O Tribunal Pleno do Tribunal de Justiça do Tocantins declarou inconstitucional a Lei Municipal nº 125/2023, de Buriti do Tocantins, que promovia o reenquadramento automático de auxiliares de enfermagem para o cargo de técnico em enfermagem. A decisão, publicada nesta segunda-feira, 25, confirma a liminar concedida em fevereiro deste ano e barra em definitivo a mudança de nível de escolaridade e função dos servidores sem a realização de concurso público.
A legislação, aprovada em dezembro do ano passado, extinguia o posto de auxiliar de enfermagem — que exige ensino fundamental — e transferia os profissionais diretamente para a função de técnico, que demanda ensino médio, atribuições mais complexas e maior remuneração. A Ação Direta de Inconstitucionalidade (ADI) foi proposta pela Procuradoria-Geral de Justiça em fevereiro.
O relator do processo, desembargador Eurípedes Lamounier, explicou que a alteração configura provimento derivado, uma forma de ascensão funcional proibida pela legislação brasileira. "O concurso público constitui regra obrigatória para investidura em cargos públicos, conforme a Constituição Federal e a Constituição Estadual, vedando-se formas de provimento derivado que importem ascensão funcional", declarou.

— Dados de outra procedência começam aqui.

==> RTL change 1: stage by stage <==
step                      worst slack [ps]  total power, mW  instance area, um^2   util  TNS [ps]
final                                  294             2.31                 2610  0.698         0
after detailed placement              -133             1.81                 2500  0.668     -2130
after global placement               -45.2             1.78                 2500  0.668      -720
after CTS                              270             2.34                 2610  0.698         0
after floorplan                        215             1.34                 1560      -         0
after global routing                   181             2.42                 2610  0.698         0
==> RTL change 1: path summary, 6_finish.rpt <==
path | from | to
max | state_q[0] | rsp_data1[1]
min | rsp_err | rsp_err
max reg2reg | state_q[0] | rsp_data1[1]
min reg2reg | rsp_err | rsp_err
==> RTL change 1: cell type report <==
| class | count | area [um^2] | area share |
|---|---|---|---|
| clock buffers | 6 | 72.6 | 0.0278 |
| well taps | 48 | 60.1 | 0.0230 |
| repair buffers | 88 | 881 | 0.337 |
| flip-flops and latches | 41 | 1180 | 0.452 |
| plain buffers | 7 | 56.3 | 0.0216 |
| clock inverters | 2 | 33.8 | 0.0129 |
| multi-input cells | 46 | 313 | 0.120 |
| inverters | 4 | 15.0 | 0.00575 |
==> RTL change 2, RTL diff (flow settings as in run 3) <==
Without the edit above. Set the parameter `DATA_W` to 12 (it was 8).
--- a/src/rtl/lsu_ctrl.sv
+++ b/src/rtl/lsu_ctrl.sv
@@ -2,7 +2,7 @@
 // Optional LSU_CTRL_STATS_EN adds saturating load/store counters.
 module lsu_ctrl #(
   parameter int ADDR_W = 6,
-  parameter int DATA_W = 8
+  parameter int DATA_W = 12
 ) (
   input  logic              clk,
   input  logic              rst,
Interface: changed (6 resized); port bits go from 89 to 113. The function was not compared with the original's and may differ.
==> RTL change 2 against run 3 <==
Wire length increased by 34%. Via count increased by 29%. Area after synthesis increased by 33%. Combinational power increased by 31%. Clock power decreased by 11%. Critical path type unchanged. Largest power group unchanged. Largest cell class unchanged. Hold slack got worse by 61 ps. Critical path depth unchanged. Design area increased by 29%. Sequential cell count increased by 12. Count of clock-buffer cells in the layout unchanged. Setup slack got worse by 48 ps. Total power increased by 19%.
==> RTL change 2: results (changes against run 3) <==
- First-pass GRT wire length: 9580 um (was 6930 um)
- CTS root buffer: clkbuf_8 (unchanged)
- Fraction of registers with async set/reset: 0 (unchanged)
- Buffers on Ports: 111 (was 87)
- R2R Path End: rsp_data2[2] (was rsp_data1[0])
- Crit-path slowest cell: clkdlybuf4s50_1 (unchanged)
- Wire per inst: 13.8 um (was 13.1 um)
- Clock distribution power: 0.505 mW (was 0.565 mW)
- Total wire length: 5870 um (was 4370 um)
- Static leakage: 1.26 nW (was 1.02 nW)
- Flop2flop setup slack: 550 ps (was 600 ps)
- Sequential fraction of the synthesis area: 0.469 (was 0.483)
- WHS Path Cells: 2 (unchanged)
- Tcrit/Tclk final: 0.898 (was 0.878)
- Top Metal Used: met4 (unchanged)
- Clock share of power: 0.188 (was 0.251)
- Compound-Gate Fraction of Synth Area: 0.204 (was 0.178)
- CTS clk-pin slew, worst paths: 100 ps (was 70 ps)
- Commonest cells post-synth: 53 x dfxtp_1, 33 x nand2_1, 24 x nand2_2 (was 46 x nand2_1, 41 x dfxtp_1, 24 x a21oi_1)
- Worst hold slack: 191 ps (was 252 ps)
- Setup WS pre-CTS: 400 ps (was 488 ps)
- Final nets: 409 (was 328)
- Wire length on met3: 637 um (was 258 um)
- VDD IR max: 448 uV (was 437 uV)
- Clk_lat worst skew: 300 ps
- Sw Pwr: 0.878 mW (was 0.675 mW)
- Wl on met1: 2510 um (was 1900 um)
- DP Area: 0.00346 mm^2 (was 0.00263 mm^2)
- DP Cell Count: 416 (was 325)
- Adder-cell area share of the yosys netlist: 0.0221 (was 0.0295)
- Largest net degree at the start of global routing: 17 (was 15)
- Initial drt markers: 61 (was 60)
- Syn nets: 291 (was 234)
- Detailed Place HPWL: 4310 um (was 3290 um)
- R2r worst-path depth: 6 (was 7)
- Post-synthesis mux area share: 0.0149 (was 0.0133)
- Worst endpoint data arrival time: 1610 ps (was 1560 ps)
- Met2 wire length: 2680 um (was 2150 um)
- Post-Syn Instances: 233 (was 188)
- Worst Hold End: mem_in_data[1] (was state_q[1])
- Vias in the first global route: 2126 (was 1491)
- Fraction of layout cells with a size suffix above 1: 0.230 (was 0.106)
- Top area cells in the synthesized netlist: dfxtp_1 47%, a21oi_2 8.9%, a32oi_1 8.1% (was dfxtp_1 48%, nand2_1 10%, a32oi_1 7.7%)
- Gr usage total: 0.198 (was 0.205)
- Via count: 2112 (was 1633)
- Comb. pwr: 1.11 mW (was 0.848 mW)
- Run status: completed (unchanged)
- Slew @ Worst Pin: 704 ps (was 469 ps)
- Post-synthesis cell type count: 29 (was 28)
`config.mk`:
```
export PLATFORM = sky130hd
export DESIGN_NAME = demux1x4_16b_buf
export DESIGN_NICKNAME = d
export VERILOG_FILES = /design/src/rtl/demux1x4_16b_buf_pkg.sv /design/src/rtl/demux1x4_16b_buf_fifo.sv /design/src/rtl/demux1x4_16b_buf.sv
export SDC_FILE = /design/constraint.sdc
export NUM_CORES = 1
export LEC_CHECK = 0
export BUFFER_PORTS_ARGS = -buffer_cell sky130_fd_sc_hd__buf_2
export CORE_MARGIN = 2
export CORE_UTILIZATION = 56
export DETAILED_ROUTE_END_ITERATION = 7
export GPL_TIMING_DRIVEN = 0
export PLACE_DENSITY_LB_ADDON = 0.08
export SETUP_SLACK_MARGIN = 0.1
export SYNTH_ARGS = -nofsm -noshare
export SYNTH_HDL_FRONTEND = slang
export SYNTH_SLANG_ARGS = --single-unit
```
`constraint.sdc`:
```
create_clock -name clk -period 3.2 [get_ports clk]
set_clock_uncertainty 0.05 [all_clocks]
set_input_delay 0.32 -clock clk [delete_from_list [all_inputs] [get_ports clk]]
set_output_delay 0.32 -clock clk [all_outputs]
set_load 0.03 [all_outputs]
```
`src/rtl/demux1x4_16b_buf_pkg.sv`:
```
// Shared constants and helpers for the 1:4 buffered demultiplexer.
// Channel select encoding and the select decoder live here so the top and bench agree.
package demux1x4_16b_buf_pkg;

   localparam int WIDTH_DEF = 16;
   localparam int DEPTH_DEF = 2;
   localparam int NUM_CH    = 4;

   typedef enum logic [1:0] {
      CH0 = 2'b00,
      CH1 = 2'b01,
      CH2 = 2'b10,
      CH3 = 2'b11
   } ch_sel_e;

   function automatic logic [NUM_CH-1:0] sel_decode(input logic [1:0] sel);
      logic [NUM_CH-1:0] oh;
      oh      = '0;
      oh[sel] = 1'b1;
      return oh;
   endfunction

endpackage

```
`src/rtl/demux1x4_16b_buf_fifo.sv`:
```
// Synchronous FIFO used as one output channel buffer; head word is zero when empty.
// Push is ignored when full, pop is ignored when empty, and reset wins over both.
module fifo_sync_16b
   import demux1x4_16b_buf_pkg::*;
#(
   parameter int WIDTH = WIDTH_DEF,
   parameter int DEPTH = DEPTH_DEF
) (
   input  logic                     clk,
   input  logic                     rst,
   input  logic                     push,
   input  logic [WIDTH-1:0]         din,
   output logic                     full,
   input  logic                     pop,
   output logic [WIDTH-1:0]         dout,
   output logic                     empty,
   output logic [$clog2(DEPTH):0]   count
);

   localparam int PW = $clog2(DEPTH);
   localparam int CW = PW + 1;

   logic [WIDTH-1:0] mem_q [DEPTH];
   logic [WIDTH-1:0] mem_d [DEPTH];
   logic [PW-1:0]    wr_ptr_q, wr_ptr_d;
   logic [PW-1:0]    rd_ptr_q, rd_ptr_d;
   logic [CW-1:0]    count_q, count_d;
   logic             push_en;
   logic             pop_en;

   always_comb begin
      empty   = (count_q == '0);
      full    = (count_q == CW'(DEPTH));
      push_en = push && !full;
      pop_en  = pop && !empty;
      count   = count_q;
      dout    = empty ? '0 : mem_q[rd_ptr_q];
   end

   // Pointers wrap naturally because DEPTH is a power of two.
   always_comb begin
      mem_d    = mem_q;
      wr_ptr_d = wr_ptr_q;
      rd_ptr_d = rd_ptr_q;
      count_d  = count_q;
      if (push_en) begin
         mem_d[wr_ptr_q] = din;
         wr_ptr_d        = wr_ptr_q + PW'(1);
      end
      if (pop_en) begin
         rd_ptr_d = rd_ptr_q + PW'(1);
      end
      case ({push_en, pop_en})
         2'b10:   count_d = count_q + CW'(1);
         2'b01:   count_d = count_q - CW'(1);
         default: count_d = count_q;
      endcase
   end

   always_ff @(posedge clk) begin
      if (rst) begin
         wr_ptr_q <= '0;
         rd_ptr_q <= '0;
         count_q  <= '0;
      end else begin
         wr_ptr_q <= wr_ptr_d;
         rd_ptr_q <= rd_ptr_d;
         count_q  <= count_d;
      end
   end

   // Storage needs no reset: count gates every read of it.
   always_ff @(posedge clk) begin
      mem_q <= mem_d;
   end

endmodule

```
`src/rtl/demux1x4_16b_buf.sv`:
```
// 1:4 demultiplexer that steers a 16-bit stream into one of four per-channel FIFOs.
// Holds only select decode, IN_READY selection and push gating; buffering is in the FIFOs.
module demux1x4_16b_buf
   import demux1x4_16b_buf_pkg::*;
#(
   parameter int WIDTH = WIDTH_DEF,
   parameter int DEPTH = DEPTH_DEF
) (
   input  logic              clk,
   input  logic              rst,
   input  logic [WIDTH-1:0]  A,
   input  logic [1:0]        SEL,
   input  logic              IN_VALID,
   output logic              IN_READY,
   output logic [WIDTH-1:0]  D0,
   output logic [WIDTH-1:0]  D1,
   output logic [WIDTH-1:0]  D2,
   output logic [WIDTH-1:0]  D3,
   output logic [NUM_CH-1:0] OUT_VALID,
   input  logic [NUM_CH-1:0] OUT_READY
);

   localparam int CW = $clog2(DEPTH) + 1;

   // Handshake: a word moves on a rising edge only when its valid and ready are both high
   // there; the producer holds A/SEL until accepted, and IN_READY never looks at OUT_READY.
   logic [NUM_CH-1:0] sel_oh;
   logic [NUM_CH-1:0] push_w;
   logic [NUM_CH-1:0] full_w;
   logic [NUM_CH-1:0] empty_w;
   logic [WIDTH-1:0]  dout_w  [NUM_CH];
   logic [CW-1:0]     count_w [NUM_CH];
   logic              in_fire;

   always_comb begin
      sel_oh   = sel_decode(SEL);
      IN_READY = !rst && (count_w[SEL] < CW'(DEPTH));
      in_fire  = IN_VALID && IN_READY;
      for (int i = 0; i < NUM_CH; i++) begin
         push_w[i] = in_fire && sel_oh[i] && !full_w[i];
      end
   end

   for (genvar g = 0; g < NUM_CH; g++) begin : g_ch
      fifo_sync_16b #(
         .WIDTH (WIDTH),
         .DEPTH (DEPTH)
      ) u_fifo (
         .clk   (clk),
         .rst   (rst),
         .push  (push_w[g]),
         .din   (A),
         .full  (full_w[g]),
         .pop   (OUT_READY[g]),
         .dout  (dout_w[g]),
         .empty (empty_w[g]),
         .count (count_w[g])
      );
      assign OUT_VALID[g] = !empty_w[g];
   end

   assign D0 = dout_w[0];
   assign D1 = dout_w[1];
   assign D2 = dout_w[2];
   assign D3 = dout_w[3];

endmodule
```
# After elaboration in Yosys (flattened, before gate mapping)
# Cells that the tools add are included.
# op_classes
n_addsub	16
n_lt_le_gt_ge	16
eq_ne	12
n_mux	37
n_bitwise	9
n_reduce_logical	40
# ops
operator	n
16-bit 2-to-1 mux	20
32-bit bitwise mux	4
16-bit demux with 1-bit select	4
1-bit logical AND	23
2-bit == test, second input constant	8
2-bit greater-or-equal comparator, second input constant	8
1-bit inverter with 2-bit output	8
2-bit one-hot mux with 2 select lines	4
1-bit zero test	9
1-bit adder, second input constant	8
2-bit by 1-bit adder with 2-bit output, second input constant	4
2-bit by 1-bit == test with 1-bit output, second input constant	4
2-bit zero test	4
2-bit by 1-bit < comparator with 1-bit output, second input constant	4
2-bit nonzero test	4
2-bit by 1-bit subtractor with 2-bit output, second input constant	4
2-bit binary-select mux with 2-bit select	1
2-bit 2-to-1 mux	2
3-bit greater-or-equal comparator, second input constant	1
2-bit by 3-bit < comparator with 1-bit output, second input constant	1
2-bit inverter with 3-bit output	1
1-bit demux with 2-bit select	1
2-bit by 1-bit greater-or-equal comparator with 1-bit output, second input constant	1
2-bit < comparator, second input constant	1
1-bit 2-to-1 mux	1
# totals
reg_bits	144
output_inout_bits	69

# Depth between registers and ports, before layout
# depth
ltp_word	12
mapped_depth	7
ltp_nobuf	6

# Hierarchy
# From an unflattened synthesis, not the netlist that was laid out.
# unflattened
cells_unflattened	386
hier_area_um2	5705.5
# modules_own_cells
module	n_inst	cells_each	area_each_um2	seq_area_each_um2
fifo_sync_16b	4	92	1397.6	1041.0
demux1x4_16b_buf	1	18	115.1	0.0

# Least setup slack after synthesis
# Ideal clock, no wire load.
# synth_path
kind	input to register
start	input SEL[0]
end	register g_ch[2].u_fifo.mem_q[0] in the netlist's numbering, enable pin
arrival_ns	1.911
path_slack_ns	0.851
path_stages	4
path_buffers	1
path_cell_list	or3b_1 or3b_1 buf_2 nor2_1
# synth_between
elab_chain_len	10
word_cells_on_any_way	15
classes_between	order compare (3); mux (5); bitwise (1); reduce/logical (6)
# synth_rtl
item	line_no	source
from (decl)	demux1x4_16b_buf.sv:12	input logic [1:0] SEL,
2-bit inverter with 3-bit output (not written as such)	demux1x4_16b_buf.sv:37	IN_READY = !rst && (count_w[SEL] < CW'(DEPTH));
2-bit binary-select mux with 2-bit select	demux1x4_16b_buf.sv:37	
2-bit 2-to-1 mux (not written as such) (2 in series)	demux1x4_16b_buf.sv:37	
2-bit < comparator	demux1x4_16b_buf.sv:37	
1-bit logical AND	demux1x4_16b_buf.sv:37	
1-bit logical AND	demux1x4_16b_buf.sv:38	in_fire = IN_VALID && IN_READY;
1-bit logical AND * (2 in series)	demux1x4_16b_buf.sv:40	push_w[i] = in_fire && sel_oh[i] && !full_w[i];
1-bit logical AND *	demux1x4_16b_buf_fifo.sv:34	push_en = push && !full;
to (signal assigned)	demux1x4_16b_buf_fifo.sv:74	mem_q <= mem_d;
to (decl)	demux1x4_16b_buf_fifo.sv:23	logic [WIDTH-1:0] mem_q [DEPTH];
# Every way passes the cells marked *; elsewhere a longest branch is shown, timed or not. The select of a mux whose other input is x is not followed.
# A chain may end at the register's enable or synchronous reset.

# Worst setup path in the final report
# layout_path
start	input rst
end	register g_ch[2].u_fifo.mem_q[21] in the netlist's numbering, enable pin
# layout_between
elab_chain_len	6
# layout_rtl
item	line_no	source
from (decl)	demux1x4_16b_buf.sv:10	input logic rst,
1-bit zero test	demux1x4_16b_buf.sv:37	
1-bit logical AND	demux1x4_16b_buf.sv:37	
1-bit logical AND	demux1x4_16b_buf.sv:38	
1-bit logical AND (2 in series)	demux1x4_16b_buf.sv:40	
1-bit logical AND	demux1x4_16b_buf_fifo.sv:34	
# Every way passes these cells.

==> flow_metrics.py <==
metrics = {
    "power": {
        "p_leak_uw": 0.00259,
        "peakVddDrop_v": 0.000399,
        "power.density_nw_per_um2": 674,
        "total_power_uw": 4640,
    },
    "logic_synthesis": {
        "synth_cell_types": 19,
        "ys_ff_latch": 144,
        "yosysTopAreaCell": "edfxtp_1",
        "synth.avg_cell_area_um2": 15.2,
        "yosysTopAreaCellShare_pct": 68.6,
        "netlist_instances": 368,
        "synth-seq-area-share_pct": 74.3,
        "synth_area_um2": 5600,
        "synth_commonest_cells": "edfxtp_1, nor2_1, mux2i_1",
        "synthFlopType": "edfxtp_1",
        "synth_edf_count": 128,
        "synth.most_common_cell": "edfxtp_1",
        "async_flop_share_pct": 0,
        "synthesis.nets": 397,
        "yosys-top-cells-area": "edfxtp_1, mux2i_1, dfxtp_1",
        "ys_warn_count": 0,
    },
    "setup_path": {
        "worst_r2r_path_depth": 3,
        "r2r_slack_ps": 880,
        "timing.rr.end": "g_ch[2].u_fifo.mem_q[21]",
        "arrival_ps": 2930,
        "required_ps": 3270,
        "path_max_fanout": 16,
        "cp-end-kind": "register",
        "r2r-start": "g_ch[2].u_fifo.count[1]",
        "critPathMaxStageDelay_ps": 990,
        "start_kind": "input port",
        "slowest_stage": "nor2_1",
        "crit_start": "rst",
        "crit_path_cell_trace": "dlygate4sd3_1 -> buf_2 -> or3b_1 -> or3b_1 -> buf_2 -> nor2_1",
        "crit_family": "simple AND/OR/NAND/NOR gates",
        "crit_type": "in2reg",
        "cp.buffers_inverters": 3,
    },
    "die": {
        "io_pins": 94,
        "coreArea_um2": 9730,
        "die_h_um": 104,
        "die_w_um": 104,
        "die-area_um2": 10800,
        "initial_core_util_pct": 57.6,
        "rows": 36,
    },
    "clock_tree": {
        "clkSinkCount": 144,
        "cts_tree": "yes",
        "cts_buffers": 17,
        "clk_latency_ps": 520,
        "clk_pin_slew_ps": 60,
        "cts_htree_levels": 4,
        "clockBufferDepth": 2,
        "clockRootBuffer": "clkbuf_8",
    },
    "sta": {
        "finalHoldViolations": 0,
        "relSlewSlack_pct": 11.7,
        "worst_pin_slew_ps": 1320,
        "worst_slack_ps": 336,
        "finalSetupTns_ps": 0,
        "rsz0062_at_grt": "no",
        "fmax_ghz": 0.349,
        "post-route-period-util_pct": 89.5,
        "maxSlewViolCount": 0,
        "period_needed_ps": 2860,
        "setup_viol": 0,
    },
    "global_route": {
        "grt.met2_usage_pct": 30.9,
        "grt_pass1_wl_mm": 17.2,
        "met1_usage_pct": 29.5,
        "top_usage_layer": "met2",
        "overflow": 0,
        "grt_pass1_vias": 3313,
        "grt_use_met3_pct": 5.08,
        "grt_start_max_net_pins": 17,
        "grt_use_total_pct": 20.8,
        "antenna_found_initial": 0,
    },
    "routing": {
        "via_count": 3269,
        "wl_per_cell_um": 16.6,
        "vias_per_cell": 5.18,
        "final_antenna_net_count": 0,
        "firstDrtPassIters": 4,
        "wirelength_mm": 10.5,
        "drc_errors": 0,
        "drt_iter0_markers": 222,
    },
    "placement": {
        "postPlaceCellArea_um2": 6270,
        "portBuffers": 93,
        "place.gp.congestion": 0.781,
        "dp_hpwl_mm": 7.08,
        "dp_slack_ps": 340,
        "numPlacedInstances": 598,
    },
    "worst_hold_path": {
        "holdPathStages": 1,
        "hold_end": "g_ch[3].u_fifo.mem_q[25]",
        "hold_class": "in2reg",
        "min-delay-start": "A[9]",
    },
    "finish": {
        "layout-drive-gt1-share_pct": 28.1,
        "finalNetCount": 514,
        "fillers": 679,
        "layout.area.seq_um2": 4160,
        "stdcell_area_um2": 6890,
        "num_antenna_cells": 0,
        "stdcell_count": 631,
        "syn2layout_area_growth_pct": 23.0,
        "multi_input_area_um2": 1330,
    },
    "status": {
        "status": "complete, no violations",
    },
    "run": {
        "drv_cap": 0,
    },
}
[worst reg2reg max path, stage by stage, from the launching register on]
cell and delay, ps:
dfxtp_1 360, or3b_1 360, buf_2 160, nor2_1 990
[placed cells by master, fill, tap and decap left out, drive strengths merged]
master         n
dlygate4sd3    1
xnor2          4
a21oi          4
nand3b         1
mux2i         66
ha             4
buf          105
clkinvlp       4
o21ai         10
nand2          2
mux4           1
o311ai         2
or3            6
xor2           8
dfxtp         16
inv           14
clkinv         5
or3b           3
edfxtp       128
nor2          85
clkbuf        25
bufinv         4
[routing by layer]
metal	routed length (um)	share of wire, %	up-vias
li1	-	-	1571
met1	4890	47	1573
met2	4780	46	106
met3	600	5.7	19
met4	215	2.1	0
met5	0	0	-
[final cells by class]
type | instances | area share (%)
multi-input combinational | 196 | 19.3
buffer | 15 | 0.962
clock inverter | 14 | 2.76
tap | 133 | 2.42
sequential | 144 | 60.4
timing repair buffer | 98 | 7.34
inverter | 13 | 0.708
clock buffer | 18 | 6.07
[registers in the layout, indices dropped and copies added, names as in the netlist]
name	cells
g_ch.u_fifo.count	8
g_ch.u_fifo.mem_q	128
g_ch.u_fifo.rd_ptr_q	4
g_ch.u_fifo.wr_ptr_q	4
[worst max path at each step]
| stage | to | slack (ps) | cells after the start |
|---|---|---|---|
| 3_3_place_gp | g_ch[3].u_fifo.mem_q[25] | 340 | 5 |
| 3_5_place_dp | g_ch[2].u_fifo.mem_q[9] | 340 | 5 |
| 4_1_cts | g_ch[2].u_fifo.mem_q[12] | 330 | 6 |
| 2_1_floorplan | g_ch[2].u_fifo.mem_q[0] | 850 | 4 |
| 6_report | g_ch[2].u_fifo.mem_q[21] | 340 | 6 |
| 5_1_grt | g_ch[2].u_fifo.mem_q[21] | 230 | 6 |
[what timing repair did]
action / 4_1_cts / 5_1_grt
hold endpoints to repair: 3 / 0
hold buffers: 1 / 0
gates resized for setup: 0 / 0
setup buffers: 0 / 0
[power breakdown]
part | leakage [uW] | switching (uW) | internal, uW | total [uW]
registers | 0.00129 | 19.3 | 2080 | 2100
clock network | 0.000285 | 733 | 1260 | 2000
logic | 0.00101 | 379 | 164 | 544
[logic make-up (layout without fill, tap and decap cells)]
| group | after synthesis | count (layout) | synth area share [%] |
|---|---|---|---|
| buffers and inverters | 28 | 158 | 2.05 |
| flip-flops | 144 | 144 | 74.3 |
| XOR/XNOR | 12 | 12 | 1.88 |
| AND/OR/NAND/NOR | 97 | 97 | 7.10 |
| adder cells (fa/ha/maj) | 4 | 4 | 0.893 |
| multiplexers | 67 | 67 | 12.2 |
| AO/OA/AOI/OAI | 16 | 16 | 1.56 |
[metrics by stage]
stage	hold slack (ps)	utilization (%)
floorplan	339	-
global placement	412	64.1
detailed placement	422	64.4
CTS	36.7	70.8
global route	55.9	70.8
finish	42.8	70.8
Note: power is estimated with default switching activity, not from simulation.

O magistrado fundamentou o voto na afronta aos princípios da isonomia, da moralidade administrativa e na Súmula Vinculante nº 43 do Supremo Tribunal Federal (STF), que veda a transferência de servidor para cargo diferente daquele para o qual foi originalmente aprovado.
No decorrer do processo, a Prefeitura de Buriti do Tocantins solicitou a suspensão do julgamento por 60 dias, sob o argumento de que enviaria um projeto de lei à Câmara Municipal para revogar a norma por conta própria. O Tribunal Pleno rejeitou o pedido por unanimidade. Os desembargadores pontuaram que a promessa de anulação futura não interrompe a tramitação judicial, destacando que o Executivo municipal já havia ignorado recomendações anteriores do Ministério Público sobre o caso.
Com o julgamento do mérito pela Corte, a lei municipal perde a eficácia retroativamente à data da liminar de fevereiro, invalidando qualquer promoção baseada no texto questionado.